WASHINGTON - Poverty in the United States rose last year for the fourth year in a row, driven by an increase in poor whites, while the median income for Americans remained roughly flat.
The Census Bureau's annual poverty report found the percentage of Americans living in poverty rose to 12.7 per cent from 12.5 per cent in 2003, as 1.1 million more people slipped into poverty last year.
The ranks of the poor rose to 37 million from 35.9 million.
The Bush Administration called the 2004 increase "modest". The rise was not surprising as poverty rates typically lagged improvements in employment and the economy in general, said Elizabeth Anderson, of the Commerce Department's economics and statistics administration.
"What's happening ... is kind of similar to what happened in the early 1990s where you have a recession officially over and then several more years after that a rise in poverty," said Charles Nelson, a bureau assistant division chief in the bureau's housing and household economic statistics Division.
Some economists said the data was worse than expected.
"The economy looks pretty snappy from 30,000 feet, but when you get down and look at how actual working families are doing, they're falling behind year after year," said Jared Bernstein, senior economist at the Economic Policy Institute.
"The main reason for that appears to be the fact that the job market has yet to generate the kind of increases in living standards you'd expect at this point."
The average poverty threshold in the US for a family of four is an income of US$19,307 ($28,350). It is US$15,067 for a family of three, US$12,334 for a family of two and US$9645 for individuals.
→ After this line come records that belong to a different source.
### src/rtl/vstep_shifter.sv
module vstep_shifter
    import vstep_pkg::*;
(
    input  logic  clk,
    input  logic  rst,
    input  logic  start,
    input  code_t word,
    input  logic  tick,
    output logic  restart,
    output logic  frame_done,
    output logic  sdata,
    output logic  sclk,
    output logic  sld
);
    localparam int unsigned IDX_W = $clog2(CODE_W);
    localparam logic [IDX_W-1:0] TOP_IDX = IDX_W'(CODE_W - 1);

    phase_e           phase;
    code_t            shreg;
    logic [IDX_W-1:0] bidx;

    always_comb begin
        restart    = 1'b0;
        frame_done = 1'b0;
        if (phase == PH_IDLE)
            restart = start;
        else if (tick) begin
            if (phase == PH_LDL)
                frame_done = 1'b1;
            else
                restart = 1'b1;
        end
    end

    always_ff @(posedge clk) begin
        if (rst) begin
            phase <= PH_IDLE;
            shreg <= '0;
            bidx  <= '0;
            sdata <= 1'b0;
            sclk  <= 1'b0;
            sld   <= 1'b0;
        end else begin
            unique case (phase)
                PH_IDLE: if (start) begin
                    shreg <= word;
                    bidx  <= TOP_IDX;
                    sclk  <= 1'b0;
                    sld   <= 1'b0;
                    phase <= PH_DATA;
                end
                PH_DATA: if (tick) begin
                    sdata <= shreg[CODE_W-1];
                    shreg <= {shreg[CODE_W-2:0], 1'b0};
                    phase <= PH_RISE;
                end
                PH_RISE: if (tick) begin
                    sclk  <= 1'b1;
                    phase <= PH_FALL;
                end
                PH_FALL: if (tick) begin
                    sclk <= 1'b0;
                    if (bidx == '0)
                        phase <= PH_LDH;
                    else begin
                        bidx  <= bidx - 1'b1;
                        phase <= PH_DATA;
                    end
                end
                PH_LDH: if (tick) begin
                    sld   <= 1'b1;
                    phase <= PH_LDL;
                end
                PH_LDL: if (tick) begin
                    sld   <= 1'b0;
                    phase <= PH_IDLE;
                end
                default: phase <= PH_IDLE;
            endcase
        end
    end
endmodule

### src/rtl/vcore_step_loader.sv
module vcore_step_loader
    import vstep_pkg::*;
#(
    parameter int unsigned FREQ_W    = 20,
    parameter int unsigned SLOW_KHZ  = 200000,
    parameter int unsigned MID_KHZ   = 300000,
    parameter int unsigned DELAY_CYC = 200
) (
    input  logic              clk,
    input  logic              rst,
    input  logic              req_valid,
    input  logic [FREQ_W-1:0] req_khz,
    input  logic              req_force,
    output logic              psu_data,
    output logic              psu_clk,
    output logic              psu_ld,
    output logic              busy,
    output logic              done
);
    ctrl_e  ctrl;
    walk_t  walk;
    logic   start_q;
    logic   busy_q;
    logic   done_q;
    code_t  req_code;
    code_t  first_word;
    code_t  follow_word;
    logic   restart;
    logic   tick;
    logic   frame_done;

    vstep_lookup #(
        .FREQ_W  (FREQ_W),
        .SLOW_KHZ(SLOW_KHZ),
        .MID_KHZ (MID_KHZ)
    ) u_lookup (
        .khz (req_khz),
        .code(req_code)
    );

    vstep_timer #(
        .DELAY_CYC(DELAY_CYC)
    ) u_timer (
        .clk    (clk),
        .rst    (rst),
        .restart(restart),
        .tick   (tick)
    );

    vstep_shifter u_shift (
        .clk       (clk),
        .rst       (rst),
        .start     (start_q),
        .word      (walk.word),
        .tick      (tick),
        .restart   (restart),
        .frame_done(frame_done),
        .sdata     (psu_data),
        .sclk      (psu_clk),
        .sld       (psu_ld)
    );

    assign first_word  = step_toward(walk.current, req_code, req_force);
    assign follow_word = step_toward(walk.word, walk.target, 1'b0);

    always_ff @(posedge clk) begin
        if (rst) begin
            ctrl    <= CT_IDLE;
            walk    <= '0;
            start_q <= 1'b0;
            busy_q  <= 1'b0;
            done_q  <= 1'b0;
        end else begin
            start_q <= 1'b0;
            done_q  <= 1'b0;
            unique case (ctrl)
                CT_IDLE: if (req_valid) begin
                    walk.target <= req_code;
                    walk.word   <= first_word;
                    start_q     <= 1'b1;
                    busy_q      <= 1'b1;
                    ctrl        <= CT_SEND;
                end
                CT_SEND: if (frame_done) begin
                    walk.current <= walk.word;
                    if (walk.word == walk.target) begin
                        done_q <= 1'b1;
                        busy_q <= 1'b0;
                        ctrl   <= CT_IDLE;
                    end else begin
                        walk.word <= follow_word;
                        start_q   <= 1'b1;
                    end
                end
                default: ctrl <= CT_IDLE;
            endcase
        end
    end

    assign busy = busy_q;
    assign done = done_q;
endmodule
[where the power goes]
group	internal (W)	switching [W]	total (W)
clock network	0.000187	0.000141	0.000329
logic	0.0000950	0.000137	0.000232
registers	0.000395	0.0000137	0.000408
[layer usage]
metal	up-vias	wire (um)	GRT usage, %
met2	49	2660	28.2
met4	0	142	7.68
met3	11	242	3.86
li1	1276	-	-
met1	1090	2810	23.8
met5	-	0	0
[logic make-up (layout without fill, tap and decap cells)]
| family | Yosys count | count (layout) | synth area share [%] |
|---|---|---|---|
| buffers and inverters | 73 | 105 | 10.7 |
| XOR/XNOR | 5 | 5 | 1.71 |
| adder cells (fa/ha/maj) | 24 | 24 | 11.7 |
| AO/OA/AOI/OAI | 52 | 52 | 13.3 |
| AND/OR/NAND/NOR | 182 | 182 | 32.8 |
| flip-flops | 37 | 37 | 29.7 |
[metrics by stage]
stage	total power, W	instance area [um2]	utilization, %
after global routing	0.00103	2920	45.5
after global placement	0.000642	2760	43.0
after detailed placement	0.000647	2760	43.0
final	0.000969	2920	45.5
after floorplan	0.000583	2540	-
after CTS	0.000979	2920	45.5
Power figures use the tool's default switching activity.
--- config.mk ---
export PLATFORM = sky130hd
export DESIGN_NAME = fwd_unit
export DESIGN_NICKNAME = d
export VERILOG_FILES = /design/src/rtl/fwd_unit.sv
export SDC_FILE = /design/constraint.sdc
export NUM_CORES = 1
export LEC_CHECK = 0
export ABC_AREA = 1
export BUFFER_PORTS_ARGS = -buffer_cell sky130_fd_sc_hd__buf_2
export CAP_MARGIN = 15
export CORE_AREA = 8 8 132 134
export DETAILED_ROUTE_END_ITERATION = 8
export DIE_AREA = 0 0 140 142
export SKIP_LAST_GASP = 1
export SLEW_MARGIN = 40
export SYNTH_ARGS = -nofsm -noshare
export SYNTH_HDL_FRONTEND = slang
export SYNTH_SLANG_ARGS = --single-unit
--- constraint.sdc ---
create_clock -name vclk -period 1.3
set_input_delay 0.065 -clock vclk [all_inputs]
set_output_delay 0.065 -clock vclk [all_outputs]
set_load 0.1 [all_outputs]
Non-Hispanic whites saw their poverty rate hit 8.6 per cent for 2004, compared with 8.2 per cent in 2003. The rate fell for Asians and remained unchanged for blacks and Hispanics.
The Midwest was the only region where income declined, down 2.8 per cent to US$44,657.
The bureau said people with health insurance coverage rose, but so did the number without it, leaving the percentage of the US population without health insurance coverage unchanged at 15.7 per cent in 2004.
Government health insurance programmes covered a higher percentage of people in 2004 than the previous year, while employment-based health insurance covered a smaller percentage of people.
"Public programmes such as Medicaid and SCHIP [State Children's Health Insurance Programme] are the healthcare safety net for millions of Americans," said Kathleen Stoll, health policy director of Families USA, a liberal-leaning health care policy group.